» **ACTION ITEM**: What lines below contain the string "Iterations"? List them all.

» **MATERIAL FOR THE TASK**:
+++++
==> src/design/ghd_pkg.sv <==
// Shared types, constants and tap folding for the Gaussian half downsampler.
`default_nettype none

package ghd_pkg;

   localparam int MAX_WIDTH_DEFAULT    = 1024;
   localparam int CHANNEL_BITS_DEFAULT = 16;
   localparam int CHANNELS             = 4;
   localparam int TAPS                 = 5;
   localparam int LINES                = 4;
   localparam int WIDTH_CFG_BITS       = 11;
   localparam int HEIGHT_CFG_BITS      = 13;
   localparam int ROW_BITS             = 12;
   localparam int HEIGHT_LIMIT         = 4096;
   localparam int WIDTH_RESET          = 1024;
   localparam int HEIGHT_RESET         = 1024;
   localparam int CSR_INDEX_BITS       = 1;
   localparam int CSR_DATA_BITS        = 13;
   localparam int OUT_BITS             = 16;
   localparam int WEIGHT_BITS          = 5;
   localparam int ROUND_BIAS           = 200;
   localparam int SUM_SHIFT            = 4;
   localparam int RECIP_BITS           = 28;
   localparam int RECIP_SHIFT          = 32;
   // ceil(2^32 / 25): exact quotient for every dividend below 2^21
   localparam logic [RECIP_BITS-1:0] RECIP_25 = 28'd171798692;

   typedef enum logic [CSR_INDEX_BITS-1:0] {
      CSR_IMAGE_WIDTH  = 1'b0,
      CSR_IMAGE_HEIGHT = 1'b1
   } csr_index_type;

   // weight [j] applies to the sample j positions back from the newest one
   typedef logic [TAPS-1:0][WEIGHT_BITS-1:0] weight_set_type;

   typedef struct packed {
      logic           have_y;
      logic           have_x;
      weight_set_type vw;
      weight_set_type hw;
      logic [1:0]     row_slot;
      logic           row_end;
      logic           frame_end;
   } scan_info_type;

   typedef struct packed {
      logic           valid;
      weight_set_type hw;
      logic           row_end;
      logic           frame_end;
   } reduce_ctl_type;

   // Fold the 1,5,8,5,1 taps onto offsets back from the completing sample.
   // odd: the completing position is the last one of an even-length axis.
   // near_edge: position one or two, where the low edge clamps.
   function automatic weight_set_type fold_weights(input logic odd, input logic near_edge);
      weight_set_type w;
      unique case ({odd, near_edge})
         2'b00: w = {5'd1, 5'd5, 5'd8,  5'd5,  5'd1};
         2'b01: w = {5'd0, 5'd0, 5'd14, 5'd5,  5'd1};
         2'b10: w = {5'd0, 5'd1, 5'd5,  5'd8,  5'd6};
         2'b11: w = {5'd0, 5'd0, 5'd0,  5'd14, 5'd6};
         default: w = '0;
      endcase
      return w;
   endfunction

endpackage

`default_nettype wire

==> src/design/ghd_scan.sv <==
// Size registers, raster position counters and per-pixel tap decode.
`default_nettype none

module ghd_scan #(
   parameter int MAX_WIDTH = ghd_pkg::MAX_WIDTH_DEFAULT
) (
   input  wire logic                                clock,
   input  wire logic                                reset,
   input  wire logic                                csr_wr_en,
   input  wire logic [ghd_pkg::CSR_INDEX_BITS-1:0]  csr_index,
   input  wire logic [ghd_pkg::CSR_DATA_BITS-1:0]   csr_wdata,
   input  wire logic                                acc,
   output logic      [$clog2(MAX_WIDTH)-1:0]        col,
   output ghd_pkg::scan_info_type                   info
);

   import ghd_pkg::*;

   localparam int CW   = $clog2(MAX_WIDTH);
   localparam int CMPW = (CW + 1 > WIDTH_CFG_BITS) ? CW + 1 : WIDTH_CFG_BITS;

   logic [WIDTH_CFG_BITS-1:0]  image_width_ff, image_width_in;
   logic [HEIGHT_CFG_BITS-1:0] image_height_ff, image_height_in;
   logic [CW-1:0]              col_cnt_ff, col_cnt_in;
   logic [ROW_BITS-1:0]        row_cnt_ff, row_cnt_in;

   logic [CMPW-1:0]            width_raw, wlim, col_ext, col_inc;
   logic [HEIGHT_CFG_BITS-1:0] h_lim, row_step, row_inc;
   logic [ROW_BITS-1:0]        row, yc;
   logic [CW-1:0]              xc;

   always_comb begin
      image_width_in  = image_width_ff;
      image_height_in = image_height_ff;
      if (csr_wr_en) begin
         unique case (csr_index_type'(csr_index))
            CSR_IMAGE_WIDTH:  image_width_in  = csr_wdata[WIDTH_CFG_BITS-1:0];
            CSR_IMAGE_HEIGHT: image_height_in = csr_wdata;
            default:          image_width_in  = image_width_ff;
         endcase
      end
   end

   // clamp the sizes to what the line store and row counter hold
   always_comb begin
      width_raw = CMPW'(image_width_ff);
      if (width_raw == '0) begin
         wlim = CMPW'(1);
      end else if (width_raw > CMPW'(MAX_WIDTH)) begin
         wlim = CMPW'(MAX_WIDTH);
      end else begin
         wlim = width_raw;
      end
      if (image_height_ff == '0) begin
         h_lim = HEIGHT_CFG_BITS'(1);
      end else if (image_height_ff > HEIGHT_CFG_BITS'(HEIGHT_LIMIT)) begin
         h_lim = HEIGHT_CFG_BITS'(HEIGHT_LIMIT);
      end else begin
         h_lim = image_height_ff;
      end
   end

   // wrap a stale position after a size change, then advance
   always_comb begin
      col      = col_cnt_ff;
      row_step = {1'b0, row_cnt_ff};
      if (CMPW'(col_cnt_ff) >= wlim) begin
         col      = '0;
         row_step = row_step + 1'b1;
      end
      if (row_step >= h_lim) begin
         row_step = '0;
      end
      row     = row_step[ROW_BITS-1:0];
      col_ext = CMPW'(col);
      col_inc = col_ext + 1'b1;
      row_inc = {1'b0, row} + 1'b1;

      col_cnt_in = col_cnt_ff;
      row_cnt_in = row_cnt_ff;
      if (acc) begin
         if (col_inc >= wlim) begin
            col_cnt_in = '0;
            row_cnt_in = (row_inc >= h_lim) ? '0 : row_inc[ROW_BITS-1:0];
         end else begin
            col_cnt_in = col_inc[CW-1:0];
            row_cnt_in = row;
         end
      end
   end

   always_comb begin
      yc = (row >> 1) - ROW_BITS'(!row[0]);
      xc = (col >> 1) - CW'(!col[0]);

      info.have_y    = (!row[0] && row >= ROW_BITS'(2)) ||
                       (!h_lim[0] && {1'b0, row} == h_lim - 1'b1);
      info.have_x    = (!col[0] && col_ext >= CMPW'(2)) ||
                       (!wlim[0] && col_ext == wlim - 1'b1);
      info.vw        = fold_weights(row[0], row == ROW_BITS'(1) || row == ROW_BITS'(2));
      info.hw        = fold_weights(col[0], col_ext == CMPW'(1) || col_ext == CMPW'(2));
      info.row_slot  = row[1:0];
      info.row_end   = CMPW'(xc) == (wlim >> 1) - 1'b1;
      info.frame_end = info.row_end && ({1'b0, yc} == (h_lim >> 1) - 1'b1);
   end

   always_ff @(posedge clock) begin
      if (reset) begin
         image_width_ff  <= WIDTH_CFG_BITS'(WIDTH_RESET);
         image_height_ff <= HEIGHT_CFG_BITS'(HEIGHT_RESET);
         col_cnt_ff      <= '0;
         row_cnt_ff      <= '0;
      end else begin
         image_width_ff  <= image_width_in;
         image_height_ff <= image_height_in;
         col_cnt_ff      <= col_cnt_in;
         row_cnt_ff      <= row_cnt_in;
      end
   end

endmodule

`default_nettype wire

==> config.mk <==
export PLATFORM = sky130hd
export DESIGN_NAME = ghd_scan
export DESIGN_NICKNAME = d
export VERILOG_FILES = /design/src/design/ghd_pkg.sv /design/src/design/ghd_scan.sv
export SDC_FILE = /design/constraint.sdc
export NUM_CORES = 1
export LEC_CHECK = 0
export BUFFER_PORTS_ARGS = -buffer_cell sky130_fd_sc_hd__buf_2
export CORE_ASPECT_RATIO = 0.75
export CORE_MARGIN = 2
export CORE_UTILIZATION = 60
export DETAILED_ROUTE_END_ITERATION = 8
export GPL_ROUTABILITY_DRIVEN = 0
export GPL_TIMING_DRIVEN = 0
export PLACE_DENSITY = 0.8
export SETUP_SLACK_MARGIN = 0.3
export SYNTH_ARGS = -nofsm -noshare
export SYNTH_HDL_FRONTEND = slang
export SYNTH_SLANG_ARGS = --single-unit
==> constraint.sdc <==
create_clock -name clock -period 9.2 [get_ports clock]
set_input_delay 1.38 -clock clock [delete_from_list [all_inputs] [get_ports clock]]
set_output_delay 1.38 -clock clock [all_outputs]
set_load 0.1 [all_outputs]
==> summary.md, run 1 <==
| Metric | Value |
|---|---|
| Status | `completed` |
| First-pass GRT wire length | `roughly 31 mm` |
| Largest delay share family, worst path | `compound AO/OA/AOI/OAI gates` |
| Final ANT Viol Nets | `0` |
| Max Fclk | `116.4 MHz` |
| CTS tree | `built` |
| CTS Hold Bufs | `0` |
| Drc violations | `0` |
| Critical path capture point type | `output pin` |
| Unique masters post-synth | `76` |
| First-pass DRT Iterations | `5` |
| Max-Cap Viols | `0` |
| Top cell by count, worst path | `ha_1` |
| Worst-skew pair later-pin latency | `approximately 0.30 ns` |
| Worst setup margin | `about 0.6 ns` |
| EDFF count, synth | `0` |
| P_leak | `~3.2 nW` |
| CP arrival | `between 7 and 8 ns` |
| Gr usage total | `34.34%` |
| Kind of critical path | `flip-flop to output pin` |
| Req. time, crit path | `just under 8 ns` |
| Setup slack at placement | `-0.08358 ns` |
| Final instance area | `between 7000 and 8000 µm²` |
| Tmin final | `between 8 and 9 ns` |
| Max rail drop VDD | `136.8 µV` |
| Initial antenna violation count | `0` |
| # nets final | `approximately 1,100` |
| Post-synth top flop | `dfxtp_1` |
| Final Hold Viols | `0` |
| Startpoint Class | `flip-flop` |
| Number of synthesis warnings | `0` |
| Syn avg cell area | `around 7.2 µm²` |
| Synth Register Bits | `46` |
| Vias | `6,955` |
| I/O Buffers | `59` |
| Relative slew slack | `a little over half` |
| Hpwl dp | `15.75 mm` |
| Area post-placement | `about 7000 µm²` |
| RSZ-0062 raised after global routing | `no` |
| Ys async rst share | `0%` |
| Area of the multi-input gates | `just over 5000 µm²` |
| Clock sinks | `46` |
| Row count | `32` |
| Initial Util | `~62%` |
| H-Tree Depth | `2` |
| Crit path max fanout | `10` |
| Fin. max-slew vios | `0` |
| Die X | `about 120 µm` |
| Overall die height | `roughly 94 µm` |
| Setup Skew | `~0.014 ns` |
| Tcrit/Tclk final | `a little over 90%` |
| Routed vias/inst | `approximately 6.2` |
| Number of buffers created by CTS | `5` |
| Worst Tran Pin Value | `~0.70 ns` |
| ANT cells | `0` |
| Clock buffer depth | `2` |
| GRT Residual Overflow | `0` |
| Die area | `approximately 12,000 µm²` |
| Area growth syn-to-layout | `13.46%` |
| Pwr Density | `between 100 and 150 nW/µm²` |
| WL/cell | `~18 µm` |
| Register area | `a little over 900 µm²` |
| Area of the core | `between 10,000 and 15,000 µm²` |
| Vias in the first global route | `about 5,900` |
| I/O pin count | `84` |
| Root buffer cell | `clkbuf_16` |
| Syn Std Cell Area | `between 6000 and 7000 µm²` |
| Min-Delay Path Class | `flip-flop to flip-flop` |
| Crit path largest cell delay | `~0.41 ns` |
| Seq/Total Area, Yosys | `around 14%` |
| Synth Instances | `between 800 and 900` |
| Crit path buffers/inverters | `6` |
| Final setup viols | `0` |
| Drt first-iter violations | `833` |
| Layout cell share with drive strength beyond 1 | `16.41%` |
| DRT Wirelength | `roughly 20 mm` |
| Slowest-stage cell, CP | `ha_1` |
| Largest net degree at the start of global routing | `17` |
| FILL cells | `between 900 and 1,000` |
| Clock Pin Slew Worst Setup and Hold Paths | `roughly 0.07 ns` |
## cell families (layout without fill, tap and decap cells)
kind of cell,after synthesis,count (layout),share of synthesized area (%)
AO/OA/AOI/OAI,201,201,20.63
XOR/XNOR,82,82,11.47
adder cells (fa/ha/maj),72,72,13.95
buffers and inverters,116,189,9.025
flip-flops,46,46,14.26
multiplexers,9,9,1.491
other,1,22,0.05805
AND/OR/NAND/NOR,372,372,29.13
## cell usage after synthesis, drive strengths merged (4+ instances only)
| master | n | area [µm²] |
|---|---|---|
| dfxtp | 46 | 920.9 |
| and3 | 10 | 62.56 |
| nor3 | 29 | 150.1 |
| nor4 | 14 | 102.6 |
| o21ai | 35 | 178.9 |
| or3 | 8 | 55.05 |
| o21a | 11 | 82.58 |
| xor2 | 27 | 236.5 |
| xnor2 | 55 | 504.2 |
| buf | 40 | 296.5 |
| a22oi | 5 | 37.54 |
| nand2 | 119 | 449.2 |
| or2 | 7 | 43.79 |
| inv | 32 | 120.1 |
| nor2 | 74 | 299.0 |
| nand4 | 12 | 75.07 |
| o211ai | 11 | 82.58 |
| a21o | 5 | 37.54 |
| clkbuf | 44 | 166.4 |
| a31oi | 6 | 37.54 |
| mux2i | 7 | 73.82 |
| nor2b | 14 | 87.58 |
| ha | 72 | 900.9 |
| a311oi | 5 | 43.79 |
| o31ai | 7 | 52.55 |
| nand3 | 38 | 190.2 |
| o2111ai | 4 | 35.03 |
| nand2b | 20 | 125.1 |
| and2 | 7 | 43.79 |
| a21oi | 70 | 365.4 |
| a211oi | 13 | 115.1 |
| or4 | 6 | 52.55 |
| a211o | 4 | 35.03 |
| o22ai | 8 | 50.05 |
## where the power goes
part           leakage [nW]  switching, mW  total, mW  internal [mW]
combinational          2.72          0.469      0.647          0.178
clock                0.0704         0.0868      0.189          0.102
sequential            0.376         0.0122      0.220          0.208
## registers in the layout, indices dropped and copies added, names as in the netlist
name             flops
image_height_ff     13
row_cnt_ff          12
image_width_ff      11
col_cnt_ff          10
## layout by cell type, fill, tap and decap left out, types with 22 or more instances in the layout
master      n
dfxtp_1    46
xor2_1     26
inv_1      32
buf_4      40
ha_1       72
o21ai_0    28
clkbuf_1   37
conb_1     22
nor3_1     27
nand2_1   117
xnor2_1    49
nor2_1     71
a21oi_1    67
nand3_1    38
buf_2      61
## metrics by stage
stage / utilization (%) / cells / total power, mW / TNS (ns) / hold slack (ns)
2_1_floorplan: - / 920 / 0.7421 / 0 / 0.4411
3_3_place_gp: 67.82 / 1115 / 0.8351 / -0.01275 / 0.4628
3_5_place_dp: 67.82 / 1115 / 0.8429 / -0.08358 / 0.4670
4_1_cts: 69.62 / 1124 / 1.032 / 0 / 0.4856
5_1_grt: 70.68 / 1129 / 1.101 / 0 / 0.5016
6_report: 70.68 / 1129 / 1.056 / 0 / 0.4907
## worst reg2reg max path, delay by kind of cell, from the launching register on
family / cells / cell delay (ns)
DFF: 1 / 0.36
xor gates and xnor gates: 2 / 0.48
adders and majority gates: 4 / 1.35
and+or+nand+nor: 8 / 2.31
AOI/OAI and AO/OA: 10 / 2.38
buffers and inverters: 6 / 1.56
## final timing paths
path	from	endpoint	slack [ns]	depth (start not counted)
setup reg to reg	image_width_ff[10]	row_cnt_ff[1]	0.66	30
hold reg to reg	image_height_ff[1]	image_height_ff[1]	0.49	2
setup / recovery	image_width_ff[10]	info[0]	0.61	27
hold / removal	image_height_ff[1]	image_height_ff[1]	0.49	2
## metal layers
metal	track usage, %	up-vias	share of wire, %
met5	0	-	0
met4	5.587	0	1.2
met3	10.32	33	13
met2	46.34	398	40
met1	53.08	3203	45
li1	-	3321	-
## area by class of cell
type,instances,area share (%)
tap,136,2.322
clock buffer,5,1.707
inverter,32,1.639
buffer,84,6.419
clock inverter,3,0.3414
sequential,46,12.56
multi-input combinational,758,70.28
timing repair buffer,65,4.729
## repair_timing
item,4_1_cts,5_1_grt
pin swaps,1,4
gates resized for setup,10,17
endpoints found under the setup margin,11,12
endpoints found under the hold margin,0,0
buffers inserted,1,5
Note: power is estimated with default switching activity, not from simulation.
==> run 2: changes to the inputs <==
--- a/config.mk
+++ b/config.mk
@@ -5,6 +5,7 @@
 export SDC_FILE = /design/constraint.sdc
 export NUM_CORES = 1
 export LEC_CHECK = 0
+export ABC_AREA = 1
 export BUFFER_PORTS_ARGS = -buffer_cell sky130_fd_sc_hd__buf_2
 export CORE_ASPECT_RATIO = 0.75
 export CORE_MARGIN = 2
==> summary.md, run 2 <==
| Metric | Value |
|---|---|
| Drt first-iter violations | `approximately 650` |
| Layout Utilization | `approximately two thirds` |
| Gr usage total | `around a third` |
| Final Hold Viols | `0` |
| Max reg flops | `13` |
| I/O Buffers | `slightly below 60` |
| Startpoint Class | `flip-flop` |
| WL/cell | `approximately 15 µm` |
| First-pass GRT wire length | `approximately 33 mm` |
| Crit path max fanout | `10` |
| Post-synth top flop | `dfxtp_1` |
| Vias | `around 7,500` |
| Flop2flop setup slack | `about 1.5 ns` |
| GRT Residual Overflow | `0` |
| RSZ-0062 raised after global routing | `no` |
| Clock sinks | `46` |
| Hold Crit Start | `col_cnt_ff[0]` |
| Area of the core | `11,020 µm²` |
| Count leader, synth | `nand2_1` |
| Seq/Total Area, Yosys | `a little over an eighth` |
| Post-Synth XOR/XNOR Area | `slightly below 8%` |
| CTS tree | `built` |
| Layout cell share with drive strength beyond 1 | `between 10% and 20%` |
| Final ANT Viol Nets | `0` |
| Min-Delay Path Class | `flip-flop to flip-flop` |
| Worst reg2reg path startpoint | `image_width_ff[8]` |
| Overall die height | `approximately 96 µm` |
| Die area | `about 12,000 µm²` |
| Tcrit/Tclk final | `approximately nine tenths` |
| Multiplexer area fraction after synthesis | `0%` |
| Final total power | `roughly 1.5 mW` |
| Number of buffers created by CTS | `5` |
| ANT cells | `0` |
| Dpl cells | `about 1,300` |
| Crit path from | `image_width_ff[8]` |
| First-pass DRT Iterations | `6` |
| Pwr Density | `193.1 nW/µm²` |
| Fin. max-slew vios | `0` |
| Syn Std Cell Area | `about 6800 µm²` |
| Worst-skew pair later-pin latency | `0.29 ns` |
| Ys async rst share | `0%` |
| Biggest register | `image_height_ff` |
| Largest net degree at the start of global routing | `16` |
| Final setup viols | `0` |
| FILL cells | `1,005` |
| Commonest non-fill, non-tap cells in the layout | `nand2_1, nor2_1, inv_1` |
| Clock Pin Slew Worst Setup and Hold Paths | `roughly 0.06 ns` |
| Largest family of logic cells by synthesized area | `simple AND/OR/NAND/NOR gates` |
| Initial antenna violation count | `0` |
| H-Tree Depth | `2` |
| Worst Tran Pin Value | `~1.1 ns` |
| Critical path capture point type | `output pin` |
| Synth Instances | `1,126` |
| Req. time, crit path | `about 8 ns` |
| Row count | `33` |
| EDFF count, synth | `0` |
| DRT Wirelength | `20.60 mm` |
| Setup Skew | `0.004384 ns` |
| Area growth syn-to-layout | `10.64%` |
| Max-Cap Viols | `0` |
| Synth Register Bits | `46` |
| Most common cell after layout, fill and taps aside | `nand2_1` |
| Unique masters post-synth | `50` |
| Die X | `127.1 µm` |
| Largest regs | `image_height_ff x13, row_cnt_ff x12, image_width_ff x11` |
| Top cell by count, worst path | `nand2_1` |
| CTS Hold Bufs | `0` |
| Final setup TNS | `0 ns` |
| Layout Cells excl Fill | `between 1,000 and 1,500` |
| Kind of critical path | `flip-flop to output pin` |
| Synth Area in Adders | `a little over an eighth` |
| Max rail drop VDD | `~130 µV` |
| # Post-CTS Setup Buffers | `0` |
| Vias in the first global route | `approximately 6,400` |
| Post_cts resized | `0` |
| Simple-gate area share of the yosys netlist | `between 40% and 50%` |
| Clock buffer depth | `2` |
| Slowest-stage cell, CP | `buf_2` |
| CP arrival | `6.74 ns` |
| Crit path largest cell delay | `roughly 0.42 ns` |
| Number of synthesis warnings | `0` |
| Fraction of the mapped netlist area in compound gates | `between 10 and 15%` |
| Setup slack at placement | `between 1 and 1.5 ns` |
| Relative slew slack | `approximately a quarter` |
| Hpwl dp | `16.78 mm` |
| Most frequent cells after synthesis | `nand2_1, inv_1, nor2_1` |
| Status | `completed` |
| Top cells by area, synth | `nand2_1, dfxtp_1, ha_1` |
| I/O pin count | `84` |
| Post-synth top area share | `16.61%` |
| Max Fclk | `~120 MHz` |
| Root buffer cell | `clkbuf_16` |
| Tmin final | `between 8 and 9 ns` |
| Syn avg cell area | `between 6 and 7 µm²` |
| Initial Util | `approximately three fifths` |
| P_leak | `4.131 nW` |
| Top cell type by total area after synthesis | `nand2_1` |
| Routed vias/inst | `about 5.5` |
| Drc violations | `0` |
| # nets final | `1,303` |
| Worst setup margin | `about 1.1 ns` |
[run 2: worst max-delay path: cells and delay by family (launching register included)]
family                     cells  cell delay [ns]
adders and majority gates      4             1.43
AOI/OAI and AO/OA              4             0.89
DFF                            1             0.31
buffers and inverters          6             1.18
and+or+nand+nor               21             2.63
[run 2: logic make-up (layout without fill, tap and decap cells)]
group | count (synthesis) | count (layout)
and+or+nand+nor | 606 | 606
other | 1 | 22
adders and majority gates | 72 | 72
xor gates and xnor gates | 60 | 60
DFF | 46 | 46
buffers and inverters | 203 | 269
AOI/OAI and AO/OA | 138 | 138
[run 2: final timing paths]
check | endpoint | cells after the start
max | info[0] | 35
min | col_cnt_ff[0] | 2
max reg2reg | row_cnt_ff[1] | 43
min reg2reg | col_cnt_ff[0] | 2
[run 2: per-layer routing]
metal	vias to the layer above	part of all wire, %	GRT usage [%]
met4	0	0.51	4.396
met1	3299	46	49.18
li1	3744	-	-
met5	-	0	0
met2	406	39	48.84
met3	12	15	12.56
[run 2: final cells by class]
class	instances	area [µm²]	area share, %
plain buffers	59	386.6	5.122
clock buffers	6	138.9	1.840
clock inverters	1	30.03	0.3978
inverters	144	540.5	7.161
multi-input cells	898	5061	67.05
flip-flops and latches	46	920.9	12.20
well taps	140	175.2	2.321
repair buffers	59	295.3	3.912
[run 2: where the power goes]
| part | total [mW] | switching (mW) | internal (mW) |
|---|---|---|---|
| logic | 1.02 | 0.755 | 0.266 |
| registers | 0.229 | 0.0171 | 0.212 |
| clock network | 0.207 | 0.0730 | 0.134 |
[run 2: per-stage QoR]
step	hold slack (ns)	cell area, µm²
finish	0.4701	7548
CTS	0.4746	7541
global placement	0.4540	7372
detailed placement	0.4662	7372
global route	0.5050	7548
floorplan	0.4453	6902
+++++
» **RESPONSE**:
| First-pass DRT Iterations | `5` |
| First-pass DRT Iterations | `6` |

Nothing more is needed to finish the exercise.